Accepted Paper

Incompatible Pallet Standards and the Coordination Problem in Japanese Logistics  
Shin'ichi Sakuraki (Asahi University)

Paper short abstract

This paper analyzes pallet standardization in Japan and shows how incompatible material standards generate fragmentation in logistics systems. It argues that the lack of unified pallet sizes constrains intermodal transport and increases coordination costs across supply chains.

Paper long abstract

This paper examines pallet standardization as a material dimension of institutional coordination in Japanese logistics systems. Unlike regions where a dominant pallet size has been widely adopted, Japan continues to operate with multiple competing standards, most prominently the 1100×1100 and 1200×1000 formats. These standards emerged from distinct historical trajectories of domestic retail distribution, containerization, and sector-specific optimization. While each standard is rational within its own context, their coexistence imposes significant coordination costs on contemporary supply chains.
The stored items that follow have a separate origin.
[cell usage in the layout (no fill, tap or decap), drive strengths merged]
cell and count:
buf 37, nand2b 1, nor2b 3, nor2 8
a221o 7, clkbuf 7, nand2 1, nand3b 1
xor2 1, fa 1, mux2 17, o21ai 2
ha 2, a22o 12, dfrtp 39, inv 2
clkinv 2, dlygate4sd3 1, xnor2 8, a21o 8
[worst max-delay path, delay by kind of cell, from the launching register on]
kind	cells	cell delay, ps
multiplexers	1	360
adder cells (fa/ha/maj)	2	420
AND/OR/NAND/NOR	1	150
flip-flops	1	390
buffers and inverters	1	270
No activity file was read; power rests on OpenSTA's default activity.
<file path="config.mk">
export PLATFORM = sky130hd
export DESIGN_NAME = uart_rx_flat
export DESIGN_NICKNAME = d
export VERILOG_FILES = /design/src/rtl/uart_rx_if.sv /design/src/rtl/uart_rx.sv /design/src/flat_wrapper.sv
export SDC_FILE = /design/constraint.sdc
export NUM_CORES = 1
export LEC_CHECK = 0
export BUFFER_PORTS_ARGS = -buffer_cell sky130_fd_sc_hd__clkbuf_2
export CAP_MARGIN = 20
export CORE_MARGIN = 2
export CORE_UTILIZATION = 40
export DETAILED_ROUTE_END_ITERATION = 6
export GPL_TIMING_DRIVEN = 0
export PLACE_DENSITY = 0.56
export SLEW_MARGIN = 40
export SYNTH_ARGS = -nofsm -noshare
export SYNTH_HDL_FRONTEND = slang
export SYNTH_SLANG_ARGS = --single-unit
</file>
<file path="constraint.sdc">
create_clock -name clk -period 2.1 [get_ports clk]
set_input_delay 0 -clock clk [delete_from_list [all_inputs] [get_ports clk]]
set_output_delay 0 -clock clk [all_outputs]
set_load 0.05 [all_outputs]
</file>
<file path="src/rtl/uart_rx_if.sv">
// CPU-side register interface of the UART receiver.
// The rx_parity_err flag exists only when UART_RX_PARITY_EN is defined.
`timescale 1ns/1ps
interface uart_rx_if;
  logic [7:0] rx_data;
  logic       rx_valid;
  logic       rx_ack;
  logic       rx_overrun;
  logic       rx_frame_err;
  logic       rx_busy;
`ifdef UART_RX_PARITY_EN
  logic       rx_parity_err;
`endif

  modport master (
    output rx_data, rx_valid, rx_overrun, rx_frame_err, rx_busy,
`ifdef UART_RX_PARITY_EN
    output rx_parity_err,
`endif
    input  rx_ack
  );

  modport slave (
    input  rx_data, rx_valid, rx_overrun, rx_frame_err, rx_busy,
`ifdef UART_RX_PARITY_EN
    input  rx_parity_err,
`endif
    output rx_ack
  );
endinterface

</file>
<file path="src/rtl/uart_rx.sv">
// 16x oversampled 8N1 UART receiver with a one-byte holding register and sticky error flags.
// Defining UART_RX_PARITY_EN adds an even-parity bit (8E1) and the rx_parity_err flag.
`timescale 1ns/1ps
module uart_rx #(
  parameter int CLK_FREQ   = 50000000,
  parameter int BAUD       = 9600,
  parameter int OVERSAMPLE = 16
) (
  input  logic      clk,
  input  logic      reset,
  input  logic      rxd,
  uart_rx_if.master bus
);
  localparam int DIV   = (CLK_FREQ + BAUD * 8) / (BAUD * OVERSAMPLE);
  localparam int DIV_W = (DIV > 1) ? $clog2(DIV) : 1;

  typedef enum logic [2:0] {
    ST_IDLE   = 3'd0,
    ST_START  = 3'd1,
    ST_DATA   = 3'd2,
    ST_PARITY = 3'd3,
    ST_STOP   = 3'd4,
    ST_BREAK  = 3'd5
  } state_t;

  function automatic logic maj3(input logic a, input logic b, input logic c);
    return (a & b) | (a & c) | (b & c);
  endfunction

`ifdef UART_RX_PARITY_EN
  function automatic logic parity_ok(input logic [7:0] d, input logic p);
    return ~(^{d, p});
  endfunction
`endif

  state_t           state_r;
  logic             rxd_meta_r;
  logic             rxd_s;
  logic             rxd_prev_r;
  logic [DIV_W-1:0] div_cnt_r;
  logic [3:0]       samp_cnt_r;
  logic [2:0]       bit_idx_r;
  logic [7:0]       shift_r;
  logic             smp7_r;
  logic             smp8_r;
  logic             done_r;
  logic             ferr_r;
  logic             busy_r;
  logic [7:0]       rx_data_r;
  logic             rx_valid_r;
  logic             rx_overrun_r;
  logic             rx_frame_err_r;
`ifdef UART_RX_PARITY_EN
  logic             par_bit_r;
  logic             perr_r;
  logic             rx_parity_err_r;
`endif

  logic tick_s;
  logic start_s;
  logic decide_s;
  logic bit_end_s;
  logic bit_val_s;

  assign tick_s    = (div_cnt_r == DIV_W'(DIV - 1));
  assign start_s   = (state_r == ST_IDLE) && rxd_prev_r && !rxd_s;
  assign decide_s  = tick_s && (samp_cnt_r == 4'd9);
  assign bit_end_s = tick_s && (samp_cnt_r == 4'd15);
  assign bit_val_s = maj3(smp7_r, smp8_r, rxd_s);

  // Two-flop synchronizer plus one delayed copy for falling-edge detection.
  always_ff @(posedge clk) begin
    if (!reset) begin
      rxd_meta_r <= 1'b1;
      rxd_s      <= 1'b1;
      rxd_prev_r <= 1'b1;
    end else begin
      rxd_meta_r <= rxd;
      rxd_s      <= rxd_meta_r;
      rxd_prev_r <= rxd_s;
    end
  end

  // Oversample tick divider, re-phased on every start edge.
  always_ff @(posedge clk) begin
    if (!reset) begin
      div_cnt_r <= '0;
    end else if (start_s || tick_s) begin
      div_cnt_r <= '0;
    end else begin
      div_cnt_r <= div_cnt_r + DIV_W'(1);
    end
  end

  // Frame state machine: bit sampling, shifting and one-cycle completion/error pulses.
  always_ff @(posedge clk) begin
    if (!reset) begin
      state_r    <= ST_IDLE;
      samp_cnt_r <= 4'd0;
      bit_idx_r  <= 3'd0;
      shift_r    <= 8'h00;
      smp7_r     <= 1'b1;
      smp8_r     <= 1'b1;
      done_r     <= 1'b0;
      ferr_r     <= 1'b0;
      busy_r     <= 1'b0;
`ifdef UART_RX_PARITY_EN
      par_bit_r  <= 1'b0;
      perr_r     <= 1'b0;
`endif
    end else begin
      done_r <= 1'b0;
      ferr_r <= 1'b0;
`ifdef UART_RX_PARITY_EN
      perr_r <= 1'b0;
`endif
      if (tick_s && (state_r != ST_IDLE) && (state_r != ST_BREAK)) begin
        samp_cnt_r <= samp_cnt_r + 4'd1;
        if (samp_cnt_r == 4'd7) smp7_r <= rxd_s;
        if (samp_cnt_r == 4'd8) smp8_r <= rxd_s;
      end
      case (state_r)
        ST_IDLE: begin
          if (start_s) begin
            state_r    <= ST_START;
            samp_cnt_r <= 4'd0;
            busy_r     <= 1'b1;
          end
        end
        ST_START: begin
          if (decide_s && bit_val_s) begin
            state_r <= ST_IDLE;
            busy_r  <= 1'b0;
          end else if (bit_end_s) begin
            state_r   <= ST_DATA;
            bit_idx_r <= 3'd0;
          end
        end
        ST_DATA: begin
          if (decide_s) shift_r[bit_idx_r] <= bit_val_s;
          if (bit_end_s) begin
            if (bit_idx_r == 3'd7) begin
`ifdef UART_RX_PARITY_EN
              state_r <= ST_PARITY;
`else
              state_r <= ST_STOP;
`endif
            end else begin
              bit_idx_r <= bit_idx_r + 3'd1;
            end
          end
        end
`ifdef UART_RX_PARITY_EN
        ST_PARITY: begin
          if (decide_s) par_bit_r <= bit_val_s;
          if (bit_end_s) state_r <= ST_STOP;
        end
`endif
        ST_STOP: begin
          if (decide_s) begin
            if (bit_val_s) begin
              state_r <= ST_IDLE;
              busy_r  <= 1'b0;
`ifdef UART_RX_PARITY_EN
              if (parity_ok(shift_r, par_bit_r)) done_r <= 1'b1;
              else perr_r <= 1'b1;
`else
              done_r  <= 1'b1;
`endif
            end else begin
              ferr_r  <= 1'b1;
              state_r <= ST_BREAK;
            end
          end
        end
        ST_BREAK: begin
          if (rxd_s) begin
            state_r <= ST_IDLE;
            busy_r  <= 1'b0;
          end
        end
        default: begin
          state_r <= ST_IDLE;
          busy_r  <= 1'b0;
        end
      endcase
    end
  end

  // Holding register and sticky flags; a same-cycle new event beats the ack clear.
  always_ff @(posedge clk) begin
    if (!reset) begin
      rx_data_r       <= 8'h00;
      rx_valid_r      <= 1'b0;
      rx_overrun_r    <= 1'b0;
      rx_frame_err_r  <= 1'b0;
`ifdef UART_RX_PARITY_EN
      rx_parity_err_r <= 1'b0;
`endif
    end else begin
      if (done_r && (!rx_valid_r || bus.rx_ack)) begin
        rx_data_r  <= shift_r;
        rx_valid_r <= 1'b1;
      end else if (bus.rx_ack) begin
        rx_valid_r <= 1'b0;
      end
      rx_overrun_r    <= (done_r && rx_valid_r && !bus.rx_ack) || (rx_overrun_r && !bus.rx_ack);
      rx_frame_err_r  <= ferr_r || (rx_frame_err_r && !bus.rx_ack);
`ifdef UART_RX_PARITY_EN
      rx_parity_err_r <= perr_r || (rx_parity_err_r && !bus.rx_ack);
`endif
    end
  end

  assign bus.rx_data      = rx_data_r;
  assign bus.rx_valid     = rx_valid_r;
  assign bus.rx_overrun   = rx_overrun_r;
  assign bus.rx_frame_err = rx_frame_err_r;
  assign bus.rx_busy      = busy_r;
`ifdef UART_RX_PARITY_EN
  assign bus.rx_parity_err = rx_parity_err_r;
`endif
endmodule

</file>
<file path="src/flat_wrapper.sv">
// flat-port wrapper written by rule: the top's interface ports become plain ports
module uart_rx_flat 
#(
  parameter int CLK_FREQ   = 50000000,
  parameter int BAUD       = 9600,
  parameter int OVERSAMPLE = 16
)
  (clk, reset, rxd, bus_rx_data, bus_rx_valid, bus_rx_overrun, bus_rx_frame_err, bus_rx_busy, bus_rx_ack);
  uart_rx_if bus_i ();
  input  logic clk;
  input  logic reset;
  input  logic rxd;
  output wire logic [$bits(bus_i.rx_data)-1:0] bus_rx_data;
  output wire logic [$bits(bus_i.rx_valid)-1:0] bus_rx_valid;
  output wire logic [$bits(bus_i.rx_overrun)-1:0] bus_rx_overrun;
  output wire logic [$bits(bus_i.rx_frame_err)-1:0] bus_rx_frame_err;
  output wire logic [$bits(bus_i.rx_busy)-1:0] bus_rx_busy;
  input wire logic [$bits(bus_i.rx_ack)-1:0] bus_rx_ack;
  assign bus_rx_data = bus_i.rx_data;
  assign bus_rx_valid = bus_i.rx_valid;
  assign bus_rx_overrun = bus_i.rx_overrun;
  assign bus_rx_frame_err = bus_i.rx_frame_err;
  assign bus_rx_busy = bus_i.rx_busy;
  assign bus_i.rx_ack = bus_rx_ack;
  uart_rx #(.CLK_FREQ(CLK_FREQ), .BAUD(BAUD), .OVERSAMPLE(OVERSAMPLE)) u_core (.clk(clk), .reset(reset), .rxd(rxd), .bus(bus_i));
endmodule
</file>
==> impl_results.md, run 1 <==
* Crit-path cells: ha_1 > nand4bb_4 > or2_1 > buf_6 > o211ai_2 > nand4b_1 > a221oi_2
* Drt drc at 0
* Main synth FF type: dfxtp_1
* Hold Path Class: in2reg
* Slowest-stage cell, CP: dfxtp_1
* Startpoint Class: flop
* Worst Path Max Fanout at 6
* Seq/Total Area, Yosys at 43.32%
* Clk root buf: clkbuf_8
* Arrival @ worst endpoint at between 2 and 2.5 ns
* Die Area at 0.005914 sq mm
* Slew headroom at between 60% and 70%
* Synth cell count leaders: dfxtp_1, nor2_1, nand2_1, mux2i_1, inv_1
* Non-filler cells, final at around 320
* Final Skew at 0.004861 ns
* Top Metal Used: met4
* Total power at between 1500 and 2000 uW
* Mean post-synth cell area at between 9 and 10 sq um
* Fin nets at approximately 260
* Tcrit/Tclk final at 89.53%
* Unique masters post-synth at 44
* Max-slew violations at 0
* Initial core utilization at a little over two fifths
* PortBufs at 15
* Gate Count Post-Synth at ~220
* RSZ-0062 raised after global routing: false
* IO Pins at 16
* Post-DRT Antenna Nets at 0
* Final hold violation count at 0
* Layout cell share with drive strength beyond 1 at approximately 17%
* Leakage power at 0.001004 uW
* Total of max-cap violations at 0
* Clock Pin Slew Worst Setup and Hold Paths at 0.08 ns
* Synthesized cell area at 0.002126 sq mm
* Largest net degree at the start of global routing at 15
* Tmin final at 1.880 ns
* Synth area leaders: dfxtp_1, mux2i_1, nor2_1, ha_1, nand2_1
* GRT Overall Usage at 13.69%
* Yosys reg bits at between 40 and 50
* Syn Nets at roughly 230
* Crit-path max cell delay at approximately 0.42 ns
* Worst skew pair latency at 0.29 ns
* Avg Vias per Cell at 4.842
* CTS Sinks at 46
* Drt pass-1 iters at 4
* CTS tree: done
* Total length of routed wires at between 3 and 4 mm
* Count leader, synth: dfxtp_1
* X dimension of the die at 76.90 um
* Status: completed
* First-iteration detailed-routing DRC count at 51
* Buf+Inv Stages, Crit Path at 1
* Row cnt at 26
* Core area at 0.005107 sq mm
* Yosys top cell area share at 43.32%
* Slew @ Worst Pin at roughly 0.57 ns
* Synth warnings at 0
* Met2 wire len at 1.569 mm
* WP data required at 2.31 ns
* Post-synth EDFFs at 0
* WL met1 at 1.985 mm
* Area delta synth->final at 12.65%
* First-pass GRT wire length at 6.658 mm
* DR WL/cell at 11.73 um
* Critical Path Sink Type: flop
* Fmax at 531.9 MHz
* Final setup vio count at 0
* Grt ovf at 0
* Asr flop ratio synth at 0%
* Via count at ~1500
* Cell family with most CP delay: simple AND/OR/NAND/NOR gates
* DIE HEIGHT at 76.90 um
* Vias in the first global route at 1513
* Placed Instances at 307
* Worst vdd ir at 292.8 uV
* Routed wl met3 at 113 um
* Max H-tree Level at 2
* Setup_tns at 0 ns
* Post-CTS Setup Bufs at 0
* Worst hold margin at 0.1319 ns
* Critical path class: reg2reg
* Post-synth top area cell: dfxtp_1
* Hpwl dp at 2.743 mm
* Clock buffer depth at 2
* # fillers at 514
* Antenna Diode Count at 0
* Gp weighted congestion at 0.8123
* Initial antenna violation count at 0
* Pwr dens at 664.8 mW/mm^2
* Number of clock buffers inserted by TritonCTS at 5
-- power by group --
part / switching, uW / internal (uW) / leakage (uW)
logic: 95.5 / 59.6 / 0.000587
clock network: 288 / 235 / 0.0000452
registers: 24.9 / 889 / 0.000372
total: 408 / 1180 / 0.00100
-- cells by family after synthesis --
kind of cell / share of synthesized area (%)
xor+xnor: 4.532
fa+ha+maj: 4.591
buf+inv: 4.237
mux: 8.475
simple gates: 27.13
flops: 43.32
compound gates: 7.710
-- area by class of cell --
cell class | instances | area (sq um) | share of cell area (%)
buffer | 7 | 48.80 | 2.038
clock buffer | 6 | 72.57 | 3.030
clock inverter | 2 | 13.76 | 0.5747
inverter | 11 | 41.29 | 1.724
multi-input combinational | 158 | 1115 | 46.55
sequential | 46 | 920.9 | 38.45
tap | 70 | 87.58 | 3.657
timing repair buffer | 17 | 95.09 | 3.971
-- worst paths after layout --
path	slack, ns	cells after the start	startpoint	endpoint
max	0.22	7	u_core.div_cnt_r[0]	u_core.state_r[1]
min	0.13	3	reset	u_core.bit_idx_r[1]
max reg2reg	0.22	7	u_core.div_cnt_r[0]	u_core.state_r[1]
min reg2reg	0.42	1	u_core.rxd_meta_r	u_core.rxd_s
-- metal layers --
metal	vias to the layer above	track usage, %
met4	0	4.364
met1	696	18.18
met5	-	0
met3	5	3.294
li1	811	-
met2	23	21.93
-- flip-flops by register name (all words and copies together), names as in the netlist --
name                     flops
u_core.bus.rx_busy           1
u_core.div_cnt_r             9
u_core.smp7_r                1
u_core.bit_idx_r             3
u_core.smp8_r                1
u_core.rxd_prev_r            1
u_core.samp_cnt_r            4
u_core.ferr_r                1
u_core.bus.rx_data           8
u_core.rxd_s                 1
u_core.rxd_meta_r            1
u_core.bus.rx_frame_err      1
u_core.shift_r               8
u_core.bus.rx_valid          1
u_core.state_r               3
u_core.done_r                1
u_core.bus.rx_overrun        1
-- worst min-delay path, cell delays in order --
cell	delay [ns]
clkbuf_2	0.12
inv_1	0.14
a21oi_1	0.14
-- placed cells by master, fill, tap and decap left out, drive strengths merged, types with 2 or more instances in the layout --
cell type    netlist  final
or3                3      3
nand2             23     23
dfxtp             46     46
mux2i             18     18
o21ai              3      3
a21oi              7      7
nand2b             5      5
clkinv             0      2
xor2               8      8
inv               11     11
nand3              9      9
nor2              31     31
clkbuf             3     24
nand4bb            2      2
nand4b             3      3
nand4              5      5
dlygate4sd3        0      2
and2               3      3
and3               4      4
nand3b             3      3
buf                4      4
nor3b              3      3
xnor2              3      3
ha                 7      7
o211ai             4      4
nor3               2      2
-- what timing repair did --
action | 4_1_cts | 5_1_grt
hold endpoints to repair | 2 | 0
resized for setup | 0 | 0
hold buffers | 2 | 0
-- through the flow --
| step | instance area (sq um) | utilization (%) | setup WS [ns] |
|---|---|---|---|
| 6_report | 2395 | 46.89 | 0.2199 |
| 5_1_grt | 2395 | 46.89 | 0.1135 |
| 4_1_cts | 2395 | 46.89 | 0.2121 |
| 3_5_place_dp | 2288 | 44.81 | 0.2284 |
| 3_3_place_gp | 2288 | 44.81 | 0.2274 |
| 2_1_floorplan | 2126 | - | 0.3918 |
Power figures use the tool's default switching activity.
==> run 2: changes to the inputs <==
--- a/config.mk
+++ b/config.mk
@@ -8,10 +8,10 @@
 export BUFFER_PORTS_ARGS = -buffer_cell sky130_fd_sc_hd__clkbuf_2
 export CAP_MARGIN = 20
 export CORE_MARGIN = 2
-export CORE_UTILIZATION = 40
+export CORE_UTILIZATION = 59
 export DETAILED_ROUTE_END_ITERATION = 6
 export GPL_TIMING_DRIVEN = 0
-export PLACE_DENSITY = 0.56
+export PLACE_DENSITY = 0.77
 export SLEW_MARGIN = 40
 export SYNTH_ARGS = -nofsm -noshare
 export SYNTH_HDL_FRONTEND = slang
==> run 2 against run 1 <==
Against the previous run:
- global-route usage rose by 5.8 points
- sequential power barely moved
- worst hold slack got worse by 0.077 ns
- cell count fell by 7.6%
- critical endpoint unchanged
- largest power group unchanged
==> impl_results.md, run 2 (synthesized netlist as in run 1, its figures left out) <==
* Row cnt at 21 (-19%)
* Worst skew pair latency at 0.34 ns (+0.05 ns)
* Leakage power at 0.001000 uW (-0.36%)
* Total power at 1532 uW (-3.8%)
* Total of max-cap violations at 0 (unchanged)
* Die Area at 0.004099 sq mm (-31%)
* Most frequent cells in the layout: dfxtp_1, nor2_1, nand2_1, mux2i_1, clkbuf_2
* Layout cell share with drive strength beyond 1 at 17.00% (+0.40 points)
* Largest reg by FF count: u_core.div_cnt_r
* Avg Vias per Cell at 5.328 (+10%)
* Number of clock buffers inserted by TritonCTS at 5 (unchanged)
* Fin area at 0.002352 sq mm (-1.8%)
* Critical Path Sink Type: flop
* Final hold violation count at 0 (unchanged)
* Max FFs per register at 9 (unchanged)
* Critical path class: reg2reg
* Clock Pin Slew Worst Setup and Hold Paths at 0.13 ns (+0.05 ns)
* Commonest non-fill, non-tap cell in the layout: dfxtp_1
* Area delta synth->final at 10.65%
* Core area at 0.003390 sq mm (-34%)
* Final Skew at 0.005169 ns (+0.0003076 ns)
* Max H-tree Level at 2 (unchanged)
* Status: completed
* Fmax at 523.0 MHz (-1.7%)
* Tmin final at 1.912 ns (+0.03192 ns)
* Fin nets at 257 (unchanged)
* Setup_tns at 0 ns (unchanged)
* Startpoint Class: flop
* PortBufs at 15 (unchanged)
* Total length of routed wires at 3.429 mm (-7.7%)
* Drt drc at 0 (unchanged)
* Hold Path Class: in2reg
* IO Pins at 16 (unchanged)
* CTS tree: done
* DR WL/cell at 11.70 um (-0.19%)
* Vias in the first global route at 1533 (+1.3%)
* Slew @ Worst Pin at 0.5278 ns (-0.04232 ns)
* DIE HEIGHT at 64.03 um (-17%)
* Max-slew violations at 0 (unchanged)
* X dimension of the die at 64.03 um (-17%)
* Antenna Diode Count at 0 (unchanged)
* Worst Path Max Fanout at 6 (unchanged)
* Post-DRT Antenna Nets at 0 (unchanged)
* Slew headroom at 64.81% (+2.8 points)
* Placement Cell Area at 0.002258 sq mm (-1.3%)
* WP data required at 2.37 ns (+0.06 ns)
* Initial core utilization at 62.72% (+21 points)
* Hpwl dp at 2.616 mm (-4.6%)
* Final setup vio count at 0 (unchanged)
* Worst vdd ir at 401.0 uV (+37%)
* RSZ-0062 raised after global routing: false
* Arrival @ worst endpoint at 2.18 ns (+0.09 ns)
* # fillers at 262 (-49%)
* Largest net degree at the start of global routing at 15 (unchanged)
* Pwr dens at 651.3 mW/mm^2 (-2.0%)
* CTS Sinks at 46 (unchanged)
* Clk root buf: clkbuf_4
* Gp weighted congestion at 0.9140 (+13%)
* Drt pass-1 iters at 4 (unchanged)
* GRT Overall Usage at 19.45% (+5.8 points)
* First-iteration detailed-routing DRC count at 52 (+2.0%)
* Initial antenna violation count at 0 (unchanged)
* Clock buffer depth at 2 (unchanged)
* Tcrit/Tclk final at 91.05% (+1.5 points)
* First-pass GRT wire length at 6.272 mm (-5.8%)
* Worst reg-to-reg setup slack at 0.19 ns (-0.03 ns)
* Grt ovf at 0 (unchanged)
* CTS resizes at 0 (unchanged)
* Via count at 1561 (+1.7%)
-- run 2: changes by cell type in the layout (fill, tap and decap cells not counted), sizes merged --
cell    delta
clkinv     -1
clkbuf     +1
-- run 2: power by group --
| part | leakage [uW] | switching (uW) | internal [uW] | total [uW] |
|---|---|---|---|---|
| combinational | 0.000587 | 90.0 | 59.9 | 150 |
| sequential | 0.000372 | 26.2 | 890 | 916 |
| clock | 0.0000415 | 267 | 198 | 466 |
-- run 2: routing by layer --
layer	wire (um)	up-vias	global-route usage (%)
li1	-	809	-
met1	1604	713	22.85
met2	1625	34	33.33
met3	148	5	4.401
met4	50	0	9.239
met5	0	-	0
-- run 2: worst paths after layout --
path	startpoint	to	cells after the start
hold reg to reg	u_core.rxd_meta_r	u_core.rxd_s	1
hold / removal	reset	u_core.bit_idx_r[2]	3
setup reg to reg	u_core.div_cnt_r[0]	u_core.state_r[1]	7
setup / recovery	u_core.div_cnt_r[0]	u_core.state_r[1]	7
-- run 2: worst max-delay path, cell delays in order, from the launching register on --
cell	delay [ns]
dfxtp_1	0.44
ha_1	0.24
nand4bb_4	0.16
or2_1	0.27
buf_6	0.13
o211ai_2	0.23
nand4b_1	0.14
a221oi_2	0.22
-- run 2: what timing repair did --
action                                 4_1_cts  5_1_grt
buffers inserted                             0        0
hold buffers                                 2        0
setup endpoints to repair                    0        0
endpoints found under the hold margin        4        0
-- run 2: through the flow --
step	cells	util, %	hold WS, ns	worst slack [ns]
global route	293	69.40	0.07020	0.04753
floorplan	222	-	0.07931	0.3918
global placement	283	66.63	0.1830	0.2620
finish	293	69.40	0.05512	0.1880
CTS	293	69.40	0.04072	0.1833
detailed placement	283	66.63	0.1881	0.2039
-- run 2: layout make-up --
type,count,area [sq um],area share (%)
buffer,7,48.80,2.074
tap,46,57.56,2.447
sequential,46,920.9,39.15
multi-input combinational,158,1115,47.39
clock buffer,7,65.06,2.766
inverter,11,41.29,1.755
clock inverter,1,8.758,0.3723
timing repair buffer,17,95.09,4.043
The analysis traces how incompatible pallet sizes affect warehouse layout, racking systems, forklift design, vehicle loading efficiency, and cross-border cargo flows. Firms engaged in intermodal and international logistics must maintain parallel pallet and container systems, increasing capital requirements and operational complexity. Load efficiency decreases due to mismatched dimensions, and additional handling generates both economic costs and occupational risks. Small and medium-sized enterprises are disproportionately affected because they lack the resources to invest in flexible equipment or pallet-pooling arrangements.

The paper argues that material standards should be understood as socio-technical institutions. They stabilize expectations, coordinate behavior, and structure investment, yet they can also entrench fragmentation when multiple standards persist without effective mechanisms for alignment. Policy initiatives promoting pallet standardization and pooling systems have made gradual progress, but change remains slow due to divided jurisdiction, conflicting industry interests, and the sunk costs embedded in existing equipment and facilities.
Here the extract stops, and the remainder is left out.